Just inside the entrance of Adele’s, the aromas of chicory coffee, sausage, seafood gumbo and jambalaya fill your nostrils, beckoning with the promise of the meal to come. The place is intimate yet bright. As you’re seated by a staff of enthusiastic servers, you notice platters of po-boys, red beans and rice, catfish, and spinach salads gliding by. Chef Wegman is greeting customers, going from table to table.
“We stay true to our mission of preparing great home-cooking with cajun products and seasonings. Our ingredients are delivered fresh from New Orleans and its surroundings,” he explains. Case in point, a large basket on the end of the long wooden bar contains dozens of hot sauces, all with a Louisiana flair. One in particular features a charicature of an alligator jumping straight up in the air, his hind quarters on fire.
Frank Mack, food reviewer for The Roswell Current, described Adele’s as “the best cajun food in Atlanta, period” in a recent column. He explains how Chef Wegman and his wife Ruth have created success. “If a chef loves his place, loves customers, loves cooking, and loves to make people happy, he’s got a great shot at being the best,” Mack says. “Top it off with mastery of the region, and fresh ingredients trucked in, flown in, or crawling in from cajun country, that’s Adele’s.”

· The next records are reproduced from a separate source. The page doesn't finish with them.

## src/rtl/core/assert_macros.svh

```systemverilog
// Assertion macros shared by the RTL of the deque block.
// No dependencies; the bodies are empty when SYNTH is defined.
`ifndef ASSERT_MACROS_SVH
`define ASSERT_MACROS_SVH
`ifndef SYNTH
// The expression holds at every clock edge outside reset.
`define ASSERT_ALWAYS(lbl, clk, rstn, expr, msg) \
  lbl: assert property (@(posedge clk) disable iff (!rstn) (expr)) else $error(msg);
// The antecedent in one cycle implies the consequent in the next.
`define ASSERT_NEXT(lbl, clk, rstn, ante, cons, msg) \
  lbl: assert property (@(posedge clk) disable iff (!rstn) (ante) |=> (cons)) else $error(msg);
`else
`define ASSERT_ALWAYS(lbl, clk, rstn, expr, msg)
`define ASSERT_NEXT(lbl, clk, rstn, ante, cons, msg)
`endif
`endif

```

## src/rtl/core/deq_pkg.sv

```systemverilog
// Package of the double-ended queue: payload types, command codes, state codes.
// No dependencies; used by the controller, the datapath and the top level.
package deq_pkg;

  localparam int DEPTH_DEF = 1024;
  localparam int DATA_W    = 32;
  localparam int COUNT_W   = 11;

  typedef enum logic [2:0] {
    CMD_PUSH_FRONT = 3'd0,
    CMD_PUSH_BACK  = 3'd1,
    CMD_POP_FRONT  = 3'd2,
    CMD_POP_BACK   = 3'd3,
    CMD_PEEK       = 3'd4
  } deq_cmd_t;

  typedef enum logic [1:0] {
    ST_IDLE = 2'd0,
    ST_EXEC = 2'd1,
    ST_LOOK = 2'd2,
    ST_DONE = 2'd3
  } deq_state_t;

  typedef struct packed {
    logic [2:0]               command;
    logic signed [DATA_W-1:0] value;
  } deq_in_t;

  typedef struct packed {
    logic signed [DATA_W-1:0] popped_value;
    logic                     error;
    logic [COUNT_W-1:0]       entry_count;
    logic                     is_empty;
    logic signed [DATA_W-1:0] front_value;
    logic signed [DATA_W-1:0] back_value;
  } deq_out_t;

  // Commands from the controller to the datapath.
  typedef struct packed {
    logic capture;
    logic exec;
    logic look;
    logic load;
  } deq_ctl_t;

endpackage

```

## src/rtl/core/deq_ctrl.sv

```systemverilog
// Controller of the deque: sequences each item and owns the result valid flag.
// Depends on deq_pkg.
module deq_ctrl (
  input  logic              clk,
  input  logic              rst_n,
  input  logic              in_valid,
  output logic              in_stall,
  output logic              out_valid,
  input  logic              out_stall,
  output deq_pkg::deq_ctl_t ctl
);

  deq_pkg::deq_state_t state_r, state_nxt;
  logic                out_valid_r, out_valid_nxt;

  // Next state.
  always_comb begin
    state_nxt = state_r;
    unique case (state_r)
      deq_pkg::ST_IDLE: begin
        if (in_valid) begin
          state_nxt = deq_pkg::ST_EXEC;
        end
      end
      deq_pkg::ST_EXEC: state_nxt = deq_pkg::ST_LOOK;
      deq_pkg::ST_LOOK: state_nxt = deq_pkg::ST_DONE;
      deq_pkg::ST_DONE: begin
        if (!out_valid_r || !out_stall) begin
          state_nxt = deq_pkg::ST_IDLE;
        end
      end
      default: state_nxt = deq_pkg::ST_IDLE;
    endcase
  end

  // Outputs of the state machine.
  always_comb begin
    in_stall    = 1'b1;
    ctl.capture = 1'b0;
    ctl.exec    = 1'b0;
    ctl.look    = 1'b0;
    ctl.load    = 1'b0;
    unique case (state_r)
      deq_pkg::ST_IDLE: begin
        in_stall    = 1'b0;
        ctl.capture = in_valid;
      end
      deq_pkg::ST_EXEC: ctl.exec = 1'b1;
      deq_pkg::ST_LOOK: ctl.look = 1'b1;
      deq_pkg::ST_DONE: ctl.load = !out_valid_r || !out_stall;
      default: in_stall = 1'b1;
    endcase
  end

  // The result stays valid until its transfer, unless a new one replaces it.
  always_comb begin
    if (ctl.load) begin
      out_valid_nxt = 1'b1;
    end else if (!out_stall) begin
      out_valid_nxt = 1'b0;
    end else begin
      out_valid_nxt = out_valid_r;
    end
  end

  always_ff @(posedge clk) begin
    if (!rst_n) begin
      state_r     <= deq_pkg::ST_IDLE;
      out_valid_r <= 1'b0;
    end else begin
      state_r     <= state_nxt;
      out_valid_r <= out_valid_nxt;
    end
  end

  assign out_valid = out_valid_r;

endmodule

```
### config.mk
export PLATFORM = sky130hd
export DESIGN_NAME = two_phase_current_reference
export DESIGN_NICKNAME = d
export VERILOG_FILES = /design/src/rtl/core/tpcr_pkg.sv /design/src/rtl/core/two_phase_current_reference.sv /design/src/rtl/core/tpcr_sine.sv /design/src/rtl/core/tpcr_scale.sv
export SDC_FILE = /design/constraint.sdc
export NUM_CORES = 2
export LEC_CHECK = 0
export BUFFER_PORTS_ARGS = -buffer_cell sky130_fd_sc_hd__buf_4
export CORE_UTILIZATION = 45
export DETAILED_ROUTE_END_ITERATION = 10
export PLACE_DENSITY_LB_ADDON = 0.08
export RECOVER_POWER = 25
export SYNTH_ARGS = -nofsm -noshare
export SYNTH_HDL_FRONTEND = slang
export SYNTH_HIERARCHICAL = 1
export SYNTH_SLANG_ARGS = --single-unit
### constraint.sdc
create_clock -name clk -period 7.7 [get_ports clk]
set_input_delay 0.385 -clock clk [delete_from_list [all_inputs] [get_ports clk]]
set_output_delay 0.385 -clock clk [all_outputs]
set_load 0.02 [all_outputs]
### src/rtl/core/tpcr_pkg.sv
`timescale 1ns / 1ps
// ----------------------------------------------------------------------------
// tpcr_pkg
// Shared types and constants for the two-phase current reference: the Q15
// sine table, phase geometry and the int16 scaling constants.
// ----------------------------------------------------------------------------
package tpcr_pkg;

    // Sine table geometry
    localparam int TBL_BITS  = 5;
    localparam int TBL_DEPTH = 1 << TBL_BITS;
    localparam int PHASE_W   = 32;
    localparam int SAMPLE_W  = 16;

    typedef logic [PHASE_W-1:0]         phase_t;
    typedef logic signed [SAMPLE_W-1:0] sample_t;
    typedef logic [TBL_BITS-1:0]        tbl_idx_t;

    // Quarter turn for the cosine path
    localparam phase_t QUARTER_TURN = 32'h4000_0000;

    // Q15 scaling: divide by 2^15 - 1 with half-scale rounding
    localparam int      Q15_BITS  = 15;
    localparam sample_t Q15_SCALE = 16'sd32767;
    localparam sample_t Q15_HALF  = 16'sd16383;

    // Saturation limits of the result
    localparam sample_t SAT_HI = 16'sh7FFF;
    localparam sample_t SAT_LO = 16'sh8000;

    // One full period of sine in Q15, 32 entries
    localparam sample_t SINE_TAB [TBL_DEPTH] = '{
        16'sd0,      16'sd6393,   16'sd12539,  16'sd18204,
        16'sd23170,  16'sd27245,  16'sd30273,  16'sd32137,
        16'sd32767,  16'sd32137,  16'sd30273,  16'sd27245,
        16'sd23170,  16'sd18204,  16'sd12539,  16'sd6393,
        16'sd0,     -16'sd6393,  -16'sd12539, -16'sd18204,
       -16'sd23170, -16'sd27245, -16'sd30273, -16'sd32137,
       -16'sd32767, -16'sd32137, -16'sd30273, -16'sd27245,
       -16'sd23170, -16'sd18204, -16'sd12539, -16'sd6393
    };

endpackage

### src/rtl/core/two_phase_current_reference.sv
`timescale 1ns / 1ps
// ----------------------------------------------------------------------------
// two_phase_current_reference
// Polar current command to two-phase references: A = magnitude * cos(phase),
// B = magnitude * sin(phase), from an interpolated Q15 sine table.
// ----------------------------------------------------------------------------
//  Channel  | Handshake             | Payload
//  ---------+-----------------------+--------------------------------------
//  input    | in_valid / in_ready   | magnitude[15:0] s, phase[31:0] u
//  output   | out_valid / out_ready | current_a[15:0] s, current_b[15:0] s
//
//  Six register stages: three for the sine (lookup, slope multiply, shift and
//  add) and three for scaling (product, rounding and reduction, saturation).
//  One request per cycle while the output is not stalled; out_valid rises
//  once the request has passed all six register stages.
//  The whole pipeline advances when the output register is empty or taken,
//  so a stall freezes every stage and nothing is lost or repeated.
//  Reset clears only the stage valid bits.
// ----------------------------------------------------------------------------
module two_phase_current_reference #(
    parameter int INTERP_BITS = 16
) (
    input  logic              clk,
    input  logic              rst_n,
    input  logic              in_valid,
    output logic              in_ready,
    input  tpcr_pkg::sample_t magnitude,
    input  tpcr_pkg::phase_t  phase,
    output logic              out_valid,
    input  logic              out_ready,
    output tpcr_pkg::sample_t current_a,
    output tpcr_pkg::sample_t current_b
);
    import tpcr_pkg::*;

    localparam int SINE_STAGES  = 3;
    localparam int SCALE_STAGES = 3;
    localparam int DEPTH        = SINE_STAGES + SCALE_STAGES;

    logic             en;
    logic [DEPTH-1:0] vld_reg, vld_next;
    sample_t          mag_reg [SINE_STAGES];
    phase_t           phase_cos;
    sample_t          sin_a;
    sample_t          sin_b;

    // Advance when the output slot is free or being drained
    assign en       = out_ready || !vld_reg[DEPTH-1];
    assign in_ready = en;

    // Shift valid bits along with the data
    always_comb
    begin
        vld_next = {vld_reg[DEPTH-2:0], in_valid};
    end

    always_ff @(posedge clk or negedge rst_n)
    begin
        if (!rst_n)
            vld_reg <= '0;
        else if (en)
            vld_reg <= vld_next;
    end

    // Delay the magnitude to meet the sine results
    always_ff @(posedge clk)
    begin
        if (en)
        begin
            mag_reg[0] <= magnitude;
            for (int i = 1; i < SINE_STAGES; i++)
                mag_reg[i] <= mag_reg[i-1];
        end
    end

    // Cosine is the sine a quarter turn ahead
    assign phase_cos = phase + QUARTER_TURN;

    tpcr_sine #(
        .INTERP_BITS (INTERP_BITS)
    ) u_sine_a (
        .clk   (clk),
        .en    (en),
        .phase (phase_cos),
        .sine  (sin_a)
    );

    tpcr_sine #(
        .INTERP_BITS (INTERP_BITS)
    ) u_sine_b (
        .clk   (clk),
        .en    (en),
        .phase (phase),
        .sine  (sin_b)
    );

    tpcr_scale u_scale_a (
        .clk    (clk),
        .en     (en),
        .q15    (sin_a),
        .mag    (mag_reg[SINE_STAGES-1]),
        .result (current_a)
    );

    tpcr_scale u_scale_b (
        .clk    (clk),
        .en     (en),
        .q15    (sin_b),
        .mag    (mag_reg[SINE_STAGES-1]),
        .result (current_b)
    );

    assign out_valid = vld_reg[DEPTH-1];

endmodule

### src/rtl/core/tpcr_sine.sv
`timescale 1ns / 1ps
// ----------------------------------------------------------------------------
// tpcr_sine
// Three-stage interpolated sine: table lookup, slope times fraction, then
// floor shift and add to the base entry.
// ----------------------------------------------------------------------------
module tpcr_sine #(
    parameter int INTERP_BITS = 16
) (
    input  logic             clk,
    input  logic             en,
    input  tpcr_pkg::phase_t phase,
    output tpcr_pkg::sample_t sine
);
    import tpcr_pkg::*;

    localparam int PROD_W = SAMPLE_W + INTERP_BITS + 1;

    // Stage 1: lookup
    tbl_idx_t               idx;
    tbl_idx_t               nxt;
    sample_t                base_s1_reg, base_s1_next;
    sample_t                diff_reg, diff_next;
    logic [INTERP_BITS-1:0] frac_reg, frac_next;

    // Stage 2: slope times fraction
    sample_t                  base_s2_reg;
    logic signed [PROD_W-1:0] prod_reg, prod_next;

    // Stage 3: shift and add
    logic signed [PROD_W-1:0] step_w;
    sample_t                  sine_reg, sine_next;

    // Select the entry pair and fraction
    always_comb
    begin
        idx          = phase[PHASE_W-1 -: TBL_BITS];
        nxt          = idx + tbl_idx_t'(1);
        base_s1_next = SINE_TAB[idx];
        diff_next    = SINE_TAB[nxt] - SINE_TAB[idx];
        frac_next    = phase[PHASE_W-1-TBL_BITS -: INTERP_BITS];
    end

    // Scale the slope by the fraction
    always_comb
    begin
        prod_next = diff_reg * $signed({1'b0, frac_reg});
    end

    // Floor shift and add the base
    always_comb
    begin
        step_w    = prod_reg >>> INTERP_BITS;
        sine_next = base_s2_reg + $signed(step_w[SAMPLE_W-1:0]);
    end

    // Advance all stages together
    always_ff @(posedge clk)
    begin
        if (en)
        begin
            base_s1_reg <= base_s1_next;
            diff_reg    <= diff_next;
            frac_reg    <= frac_next;
            base_s2_reg <= base_s1_reg;
            prod_reg    <= prod_next;
            sine_reg    <= sine_next;
        end
    end

    assign sine = sine_reg;

endmodule

### src/rtl/core/tpcr_scale.sv
`timescale 1ns / 1ps
// ----------------------------------------------------------------------------
// tpcr_scale
// Three-stage Q15 scaling: product, rounding and first reduction by
// 2^15 - 1, then final correction, sign and int16 saturation.
// ----------------------------------------------------------------------------
module tpcr_scale (
    input  logic              clk,
    input  logic              en,
    input  tpcr_pkg::sample_t q15,
    input  tpcr_pkg::sample_t mag,
    output tpcr_pkg::sample_t result
);
    import tpcr_pkg::*;

    localparam int PROD_W = 2 * SAMPLE_W;
    localparam int ABS_W  = 2 * Q15_BITS;
    localparam int QUO_W  = Q15_BITS + 2;

    // Stage 1: product
    logic signed [PROD_W-1:0] prod_reg, prod_next;

    // Stage 2: magnitude plus rounding, first reduction
    logic [PROD_W-1:0]   abs_w;
    logic [ABS_W-1:0]    rnd_w;
    logic                neg_reg, neg_next;
    logic [Q15_BITS-1:0] q1_reg, q1_next;
    logic [SAMPLE_W-1:0] rem_reg, rem_next;

    // Stage 3: correction, sign, saturation
    logic                q2_w;
    logic [SAMPLE_W-1:0] rem2_w;
    logic                fix_w;
    logic [QUO_W-1:0]    quo_w;
    logic [QUO_W-1:0]    quo_neg_w;
    sample_t             result_reg, result_next;

    // Form the full product
    always_comb
    begin
        prod_next = q15 * mag;
    end

    // Round the magnitude to nearest; split x / (2^15 - 1) as x >> 15 plus a remainder
    always_comb
    begin
        neg_next = prod_reg[PROD_W-1];
        abs_w    = neg_next ? (-prod_reg) : prod_reg;
        rnd_w    = abs_w[ABS_W-1:0] + ABS_W'(Q15_HALF);
        q1_next  = rnd_w[ABS_W-1 -: Q15_BITS];
        rem_next = {1'b0, rnd_w[Q15_BITS-1:0]} + {1'b0, q1_next};
    end

    // Finish the quotient, restore the sign, clamp to int16
    always_comb
    begin
        q2_w      = rem_reg[SAMPLE_W-1];
        rem2_w    = {1'b0, rem_reg[Q15_BITS-1:0]} + SAMPLE_W'(q2_w);
        fix_w     = (rem2_w >= Q15_SCALE);
        quo_w     = {2'b00, q1_reg} + QUO_W'(q2_w) + QUO_W'(fix_w);
        quo_neg_w = -quo_w;
        if (!neg_reg)
        begin
            if (quo_w > QUO_W'(SAT_HI))
                result_next = SAT_HI;
            else
                result_next = quo_w[SAMPLE_W-1:0];
        end
        else
        begin
            if (quo_w > {1'b0, SAT_LO})
                result_next = SAT_LO;
            else
                result_next = quo_neg_w[SAMPLE_W-1:0];
        end
    end

    // Advance all stages together
    always_ff @(posedge clk)
    begin
        if (en)
        begin
            prod_reg   <= prod_next;
            neg_reg    <= neg_next;
            q1_reg     <= q1_next;
            rem_reg    <= rem_next;
            result_reg <= result_next;
        end
    end

    assign result = result_reg;

endmodule
==> run_results.csv <==
group,metric,value,unit
detailed_routing,wl_per_cell,17.9,um
detailed_routing,via_count,44305,
critical_path,slowest_stage,"edfxtp_1",
synth,syn_inst,6567,
synth,yosys.area_share.simple,16.4,%
job,drv_cap,3,
clocking,numClockSinks,404,
synth,syn-num-nets,8049,
synth,synthArstFlopShare,1.49,%
finish,largest_reg_flops,48,
finish,final_common_cell,"inv_1",
global_route,grt_pass1_wl,247000,um
critical_path,critPathKind,"flip-flop to flip-flop",
run_status,status,"complete, but fails checks",
finish,drive_gt1_share,4.31,%
clocking,clock_latency,0.67,ns
synth,yosys_most_used_dff,"edfxtp_1",
synth,synth_edf_count,398,
clocking,root_buffer,"clkbuf_16",
timing,tns,0,ns
die,rows,135,
timing,fmax,0.140,GHz
timing,rsz0062_at_grt,"no",
critical_path,critPathRequiredTime,8.16,ns
synth,synth_seq_cells,404,
synth,synth_cell_types,122,
placed_design,port_buffers,74,
placed_design,hpwlAfterDp,117000,um
detailed_routing,drc_errors,0,
critical_path,critical-path-max-stage-delay,0.89,ns
critical_path,crit_path_cell_trace,"nand2_1 > fa_1 > fa_1 > fa_1 > inv_1 > fa_1 > fa_1 > inv_1 > fa_1 > inv_1 > ha_1 > a21oi_1 > o21ai_0 > o41a_1 > nor3_1 > a21oi_1 > o311ai_0 > or4b_2 > o311ai_0",
die,chipWidth,373,um
detailed_routing,dr.pass1.iters,7,
timing,layout_min_cycle_time,7.15,ns
clocking,cts_max_level,2,
synth,synth_top_family_by_area,"adder cells",
critical_path,cp_max_fo,20,
detailed_routing,routed_wl,150000,um
timing,fin_crit_sh,92.9,%
timing,hold_violations,0,
synth,synth_compound_area_share,9.48,%
clocking,clockBufferDepth,3,
synth,yosysWarnings,6,
clocking,cts_tree,"built",
finish,syn_to_final_growth,6.64,%
placed_design,gp_congestion,0.856,
clocking,numCtsBuffers,54,
critical_path,end_kind,"flip-flop",
global_route,overflow,0,
detailed_routing,ant_nets,0,
timing,setup_viol_count_final,0,
critical_path,cp-start-kind,"flip-flop",
global_route,track_usage,21.9,%
timing,slew_violations,148,
synth,yosysSeqAreaShare,19.5,%
finish,nets,7998,
die,dieArea,139000,um2
detailed_routing,drt-vias-per-instance,5.31,
timing,finClkSkew,0.0453,ns
worst_hold_path,hold_class,"input port to async pin",
critical_path,crit_end,"u_scale_a/prod_reg[24]",
die,core_area,136000,um2
critical_path,arrival,7.61,ns
finish,mostFrequentLayoutCells,"1216 x inv_1, 918 x fa_1, 685 x nand2_1",
clocking,clkSlewWorstSetupHoldPaths,0.06,ns
global_route,antenna_found_initial,3,
synth,synth.area.mux_share,0.448,%
synth,synth_area,62000,um2
critical_path,r2r_end,"u_scale_a/prod_reg[24]",
run_status,violations,"max-capacitance violations, max-slew violations",
detailed_routing,drt_first_iter_violations,2343,
critical_path,timing.rr.start,"mag_reg[0][35]",
clocking,cts-resized-gates,0,
die,die_h,373,um
finish,nFillCells,13106,
die,initial_core_util,45.6,%
synth,yosys.area_share.adder,40.0,%
synth,synth_xor_xnor_area_share,4.86,%
global_route,grt_pass1_vias,46125,
synth,avgSynthCellArea,9.45,um2
timing,slew_headroom,-61.6,%
critical_path,r2r_setup_slack,0.55,ns
die,ios,86,
timing,worst_pin_slew,2.42,ns
global_route,grt_max_degree,132,
critical_path,path_common_cell,"fa_1",
critical_path,timing.critical_path.from,"mag_reg[0][35]",
critical_path,ff2ff_path_depth,19,
routing by layer:
metal / global-route usage [%] / wire length, um / up-vias
met2: 37.8 / 73500 / 726
met5: 0 / 0 / -
met1: 30.0 / 68600 / 22403
met4: 4.14 / 2430 / 0
li1: - / - / 21040
met3: 2.07 / 5040 / 136
worst max-delay path: cells and delay by family (launching register included):
kind | cells | cell delay [ns]
AND/OR/NAND/NOR | 3 | 1.01
buffers and inverters | 3 | 0.15
AO/OA/AOI/OAI | 6 | 1.46
flip-flops | 1 | 0.89
adder cells (fa/ha/maj) | 7 | 3.41
worst min path at each step:
stage | from | end | slack (ns)
final | rst_n | vld_reg[4] | 0.13
after detailed placement | rst_n | vld_reg[4] | 0.20
after global placement | rst_n | vld_reg[4] | 0.19
after global routing | rst_n | vld_reg[4] | 0.15
after CTS | rst_n | vld_reg[4] | 0.02
after floorplan | rst_n | vld_reg[0] | 0.09
logic make-up after synthesis:
logic type                 Yosys count
and+or+nand+nor                   1990
buffers and inverters             1499
adders and majority gates         1430
AOI/OAI and AO/OA                  881
DFF                                404
xor gates and xnor gates           341
muxes                               22
per-stage QoR:
| stage | std cells | utilization [%] | instance area, um2 | setup WS (ns) | hold slack, ns |
|---|---|---|---|---|---|
| 2_1_floorplan | 6567 | - | 62000 | 1.20 | 0.0894 |
| 3_3_place_gp | 8207 | 47.1 | 64100 | 0.598 | 0.193 |
| 3_5_place_dp | 8207 | 47.1 | 64100 | 0.530 | 0.196 |
| 4_1_cts | 8340 | 48.7 | 66400 | 0.535 | 0.0180 |
| 5_1_grt | 8340 | 48.6 | 66200 | 0.105 | 0.154 |
| 6_report | 8341 | 48.6 | 66200 | 0.549 | 0.134 |
synth_stat cells (41+ instances only):
cell / n / area (um2)
xor2_1: 102 / 893
o21a_1: 42 / 315
inv_1: 1216 / 4560
fa_1: 918 / 18400
and2_1: 497 / 3110
ha_1: 512 / 6410
clkbuf_1: 216 / 811
nor3_1: 101 / 505
a211oi_1: 45 / 338
o21ai_0: 166 / 831
xnor2_1: 237 / 2080
nand2b_1: 50 / 313
nand2_1: 685 / 2570
a21oi_1: 244 / 1220
a21o_1: 61 / 458
edfxtp_1: 398 / 12000
nor2_1: 275 / 1030
a31oi_1: 41 / 257
nand4_1: 42 / 263
nand3_1: 96 / 480
area by class of cell:
cell class	count	area, um2	share of cell area, %
multi-input cells	4664	44200	66.7
flip-flops and latches	404	12100	18.3
inverters	1221	4580	6.93
well taps	1781	2230	3.37
clock buffers	61	1380	2.08
repair buffers	171	1210	1.83
clock inverters	38	497	0.751
diodes	1	2.50	0.00378
timing repair:
action / in CTS / in global routing
setup endpoints to repair: 0 / 0
hold buffers: 34 / 0
endpoints found under the hold margin: 55 / 0
setup buffers: 0 / 0
Power is not shown: default switching activity piles up to over one toggle a cycle in this logic, so the estimate is an artifact.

Adele’s offers customers the thrill of haute cuisine in a casual family atmosphere, such as the tableside bananas foster preparation featured on Valentine’s Day. Sophisticated couples will find an extensive wine selection to go with soft shell crabs, shrimp creole and oysters on the half shell. Children and teens have a varied selection including hamburger po-boys, “Mardi Gras” cole slaw, sweet potato tots and homemade cajun chips. Freshly made beignets and bread pudding give dessert lovers favorites from the French Quarter. Dinner menu items are priced from $7.95 to $15.95. Lunch pricing averages $6.95 to $10.95.
Mack believes the freshness of the breads and produce at Adele’s are explained by the Wegman’s discriminating eye. “This chef has to have a great palate himself. He’s inventive and able to interpret, taste and mix ingredients. It’s food worth driving for.”
Adele’s hours are Tuesday through Saturday, 11:00 a.m. to 3:00 p.m. for lunch. Dinner is served Thursday through Saturday, 5:00 p.m. through 9:00 p.m. Reservations are encouraged, as the ambiance is extremely cozy and personalized. Their North Atlanta location on Holcomb Bridge Road in Roswell is a short drive from the 400 freeway.